I have two arrays (std::vectors for example). Both arrays contain only unique integer values that are sorted but are sparse in value, ie: 1,4,12,13... What I want to ask is there fast way I can find the INDEX to one of the arrays where the values are the same. For example, array1 has values 1,4,12,13 and array2 has values 2,12,14,16. The first matching value index is 1 in array2. The index into the array is what is important as I have other arrays that contain data that will use this index that "matches".
I am not confined to using arrays, maps are possible to. I am only comparing the two arrays once. They will not be reused again after the first matching pass. There can be small to large number of values (300,000+) in either array, but DO NOT always have the same number of values (that would make things much easier)
Worse case is a linear search O(N^2). Using map would get me better O(log N) but I would still have convert an array to into a map of value, index pairs.
What I currently have to not do any container type conversions is this. Loop over the smaller of the two arrays. Compare current element of small array (array1) with the current element of large array (array2). If array1 element value is larger than array2 element value, increment the index for array2 until is it no longer larger than array1 element value (while loop). Then, if array1 element value is smaller than array2 element, go to next loop iteration and begin again. Otherwise they must be equal and I have my index to either arrays of the matching value.
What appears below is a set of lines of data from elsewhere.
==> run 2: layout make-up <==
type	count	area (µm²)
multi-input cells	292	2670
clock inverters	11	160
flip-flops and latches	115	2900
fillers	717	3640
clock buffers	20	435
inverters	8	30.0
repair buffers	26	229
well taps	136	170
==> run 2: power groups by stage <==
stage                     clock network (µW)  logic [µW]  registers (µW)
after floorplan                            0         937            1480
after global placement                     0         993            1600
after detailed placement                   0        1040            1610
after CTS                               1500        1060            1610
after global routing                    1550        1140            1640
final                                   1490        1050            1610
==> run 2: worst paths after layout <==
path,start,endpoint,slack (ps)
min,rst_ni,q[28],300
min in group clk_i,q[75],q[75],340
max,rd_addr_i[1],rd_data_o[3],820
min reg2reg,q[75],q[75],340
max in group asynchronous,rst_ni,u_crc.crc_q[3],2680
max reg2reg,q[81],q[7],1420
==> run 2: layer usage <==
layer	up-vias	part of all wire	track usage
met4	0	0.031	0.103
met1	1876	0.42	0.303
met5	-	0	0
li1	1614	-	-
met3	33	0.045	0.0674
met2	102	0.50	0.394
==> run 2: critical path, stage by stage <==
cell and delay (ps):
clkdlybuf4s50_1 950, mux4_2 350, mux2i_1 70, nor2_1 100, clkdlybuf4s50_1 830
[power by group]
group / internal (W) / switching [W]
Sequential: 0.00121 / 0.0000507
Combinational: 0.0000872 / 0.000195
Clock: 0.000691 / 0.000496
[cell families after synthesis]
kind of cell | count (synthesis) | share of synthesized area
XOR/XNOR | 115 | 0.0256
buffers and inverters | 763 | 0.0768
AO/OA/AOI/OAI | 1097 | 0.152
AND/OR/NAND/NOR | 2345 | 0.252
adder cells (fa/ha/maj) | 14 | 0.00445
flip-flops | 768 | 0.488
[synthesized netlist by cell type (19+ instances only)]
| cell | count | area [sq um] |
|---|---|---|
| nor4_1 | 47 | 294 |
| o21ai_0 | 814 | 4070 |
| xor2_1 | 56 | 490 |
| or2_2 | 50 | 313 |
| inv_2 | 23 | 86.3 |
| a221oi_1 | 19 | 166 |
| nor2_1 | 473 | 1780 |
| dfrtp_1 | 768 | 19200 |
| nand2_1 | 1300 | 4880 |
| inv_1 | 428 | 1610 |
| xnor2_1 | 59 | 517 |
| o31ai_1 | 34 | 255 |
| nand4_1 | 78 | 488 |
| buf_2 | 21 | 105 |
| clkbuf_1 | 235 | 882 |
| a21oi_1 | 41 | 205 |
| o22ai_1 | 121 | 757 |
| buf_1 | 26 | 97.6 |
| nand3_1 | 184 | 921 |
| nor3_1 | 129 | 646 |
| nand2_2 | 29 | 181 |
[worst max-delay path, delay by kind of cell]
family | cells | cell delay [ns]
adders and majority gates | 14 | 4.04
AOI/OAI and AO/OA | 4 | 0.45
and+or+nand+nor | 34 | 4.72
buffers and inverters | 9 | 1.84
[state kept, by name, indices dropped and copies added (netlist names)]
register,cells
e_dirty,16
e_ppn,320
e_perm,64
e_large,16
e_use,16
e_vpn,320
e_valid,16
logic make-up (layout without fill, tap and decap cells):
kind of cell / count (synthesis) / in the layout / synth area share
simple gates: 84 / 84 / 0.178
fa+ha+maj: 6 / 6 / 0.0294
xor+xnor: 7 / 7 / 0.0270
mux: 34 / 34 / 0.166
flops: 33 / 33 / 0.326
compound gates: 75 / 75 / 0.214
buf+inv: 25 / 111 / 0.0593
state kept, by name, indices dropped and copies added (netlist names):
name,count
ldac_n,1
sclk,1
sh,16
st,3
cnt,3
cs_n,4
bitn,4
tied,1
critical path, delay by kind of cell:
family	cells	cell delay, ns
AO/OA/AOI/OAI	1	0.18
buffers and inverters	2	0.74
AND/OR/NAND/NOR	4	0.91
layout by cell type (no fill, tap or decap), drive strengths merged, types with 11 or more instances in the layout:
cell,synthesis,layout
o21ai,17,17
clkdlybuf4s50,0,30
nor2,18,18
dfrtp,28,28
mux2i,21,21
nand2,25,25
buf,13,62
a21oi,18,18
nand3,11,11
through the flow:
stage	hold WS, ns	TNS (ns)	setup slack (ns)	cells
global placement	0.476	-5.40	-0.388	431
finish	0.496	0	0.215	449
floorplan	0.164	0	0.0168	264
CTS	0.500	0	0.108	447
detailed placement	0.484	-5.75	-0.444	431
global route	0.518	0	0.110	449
$ cat src/rtl/vsp_trc_detect.sv
module vsp_trc_detect
   import vsp_pkg::*;
#(
   parameter int BYTE_W = 8
) (
   input  logic              clk,
   input  logic              rst,
   input  logic [BYTE_W-1:0] din,
   output trc_flags_t        flags,
   output logic              win_open,
   output logic              win_close
);

   localparam int MARK_BIT = BYTE_W - 1;
   localparam int FLD_BIT  = BYTE_W - 2;
   localparam int VBL_BIT  = BYTE_W - 3;
   localparam int HBL_BIT  = BYTE_W - 4;

   pre_state_t st;
   logic       is_ones, is_zero, status_hit;

   assign is_ones    = (din == {BYTE_W{1'b1}});
   assign is_zero    = (din == {BYTE_W{1'b0}});
   assign status_hit = (st == PRE_ZERO2) && din[MARK_BIT];
   assign win_close  = win_open && is_ones;

   always_ff @(posedge clk) begin
      if (rst) begin
         st       <= PRE_NONE;
         flags    <= '{fld: 1'b0, vbl: 1'b1, hbl: 1'b1};
         win_open <= 1'b0;
      end else begin
         st <= pre_next(st, is_ones, is_zero);
         if (status_hit) begin
            flags.fld <= din[FLD_BIT];
            flags.vbl <= din[VBL_BIT];
            flags.hbl <= din[HBL_BIT];
            win_open  <= !din[HBL_BIT] && !din[VBL_BIT];
         end else if (win_close) begin
            win_open  <= 1'b0;
         end
      end
   end

   // flags change only right after a full preamble
   a_r2_flags_need_preamble: assert property (@(posedge clk) disable iff (rst)
      !$stable(flags) |-> $past(st == PRE_ZERO2));

   // status byte lacking its marker bit leaves flags alone
   a_r3_unmarked_ignored: assert property (@(posedge clk) disable iff (rst)
      (st == PRE_ZERO2 && !din[MARK_BIT]) |=> $stable(flags) && !$rose(win_open));

   // an all-ones byte inside the window shuts it
   a_r8_ones_closes: assert property (@(posedge clk) disable iff (rst)
      (win_open && is_ones) |=> !win_open);

endmodule

$ cat src/rtl/vsp_packer.sv
module vsp_packer #(
   parameter int BYTE_W    = 8,
   parameter int LANES     = 4,
   parameter bit FIRST_MSB = 1'b1,
   localparam int WORD_W   = BYTE_W * LANES,
   localparam int LANE_W   = $clog2(LANES)
) (
   input  logic              clk,
   input  logic              rst,
   input  logic              take,
   input  logic              flush,
   input  logic [BYTE_W-1:0] din,
   output logic [WORD_W-1:0] word,
   output logic              word_vld
);

   logic [LANE_W-1:0] lane;
   logic [BYTE_W-1:0] hold [LANES-1];
   logic [WORD_W-1:0] assembled;
   logic              last;

   assign last = (lane == LANE_W'(LANES - 1));

   for (genvar gi = 0; gi < LANES; gi++) begin : g_lane
      logic [BYTE_W-1:0] b;
      if (gi == LANES - 1) begin : g_cur
         assign b = din;
      end else begin : g_held
         assign b = hold[gi];
      end
      if (FIRST_MSB) begin : g_msb
         assign assembled[(LANES-1-gi)*BYTE_W +: BYTE_W] = b;
      end else begin : g_lsb
         assign assembled[gi*BYTE_W +: BYTE_W] = b;
      end
   end

   always_ff @(posedge clk) begin
      if (take && !last)
         hold[lane[LANE_W-1:0]] <= din;
   end

   always_ff @(posedge clk) begin
      if (rst) begin
         lane     <= '0;
         word     <= '0;
         word_vld <= 1'b0;
      end else begin
         word_vld <= 1'b0;
         if (flush) begin
            lane <= '0;
         end else if (take) begin
            if (last) begin
               word     <= assembled;
               word_vld <= 1'b1;
               lane     <= '0;
            end else begin
               lane <= lane + 1'b1;
            end
         end
      end
   end

   // strobe lasts one cycle and follows an accepted byte
   a_r4_single_strobe: assert property (@(posedge clk) disable iff (rst)
      word_vld |=> !word_vld);
   a_r4_strobe_after_take: assert property (@(posedge clk) disable iff (rst)
      word_vld |-> $past(take));

   // a flush never yields a word in the next cycle
   a_r9_flush_no_word: assert property (@(posedge clk) disable iff (rst)
      flush |=> !word_vld);

endmodule

$ cat src/rtl/vid_stream_parser.sv
module vid_stream_parser
   import vsp_pkg::*;
#(
   parameter int BYTE_W    = 8,
   parameter int LANES     = 4,
   parameter bit FIRST_MSB = 1'b1,
   localparam int WORD_W   = BYTE_W * LANES
) (
   input  logic              clk,
   input  logic              rst,
   input  logic [BYTE_W-1:0] vid_byte,
   output logic [WORD_W-1:0] pix_word,
   output logic              pix_valid,
   output logic              field_id,
   output logic              vblank,
   output logic              hblank
);

   if (BYTE_W < 8) begin : g_chk_byte
      $error("BYTE_W must be at least 8 to hold the status flags");
   end
   if (LANES < 2 || (LANES % 2) != 0) begin : g_chk_lanes
      $error("LANES must be an even number of at least 2");
   end

   trc_flags_t flags;
   logic       win_open, win_close, take, flush;

   vsp_trc_detect #(.BYTE_W(BYTE_W)) u_detect (
      .clk       (clk),
      .rst       (rst),
      .din       (vid_byte),
      .flags     (flags),
      .win_open  (win_open),
      .win_close (win_close)
   );

   assign take  = win_open && !win_close;
   assign flush = !take;

   vsp_packer #(.BYTE_W(BYTE_W), .LANES(LANES), .FIRST_MSB(FIRST_MSB)) u_pack (
      .clk      (clk),
      .rst      (rst),
      .take     (take),
      .flush    (flush),
      .din      (vid_byte),
      .word     (pix_word),
      .word_vld (pix_valid)
   );

   assign field_id = flags.fld;
   assign vblank   = flags.vbl;
   assign hblank   = flags.hbl;

   // words appear only on visible, active lines
   a_r5_no_word_vblank: assert property (@(posedge clk) disable iff (rst)
      pix_valid |-> !vblank);
   a_r6_no_word_hblank: assert property (@(posedge clk) disable iff (rst)
      pix_valid |-> !hblank);

   // reset state checked at every edge in reset
   always_ff @(posedge clk) begin
      if (rst) begin
         a_r1_reset_idle: assert (!pix_valid || $isunknown(pix_valid));
      end
   end

endmodule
So in this loop, I am at best O(N) if all values have matches and at worse O(2N) if none match. So I am wondering if there is something faster out there? It's hard to know for sure how often the two arrays will match, but I would way I would lean more toward most of the arrays will mostly have matches than not.
I hope I explained the problem well enough and I appreciate any feedback or tips on improving this.
Code example:
std::vector<int> array1 = {4,6,12,34};
std::vector<int> array2 = {1,3,6,34,40};
for(unsigned int i=0, z=0; i < array1.size(); i++)
{
int value1 = array1[i];
while(value1 > array2[z] && z < array2.size())
z++;
if (z >= array2.size())
break; // reached end of array2
if (value1 < array2[z])
continue;
// we have a match, i and z indices have same value
}
Result will be matching indexes for array1 = [1,3] and for array2= [2,3]
I wrote an implementation of this function using an algorithm that performs better with sparse distributions, than the trivial linear merge.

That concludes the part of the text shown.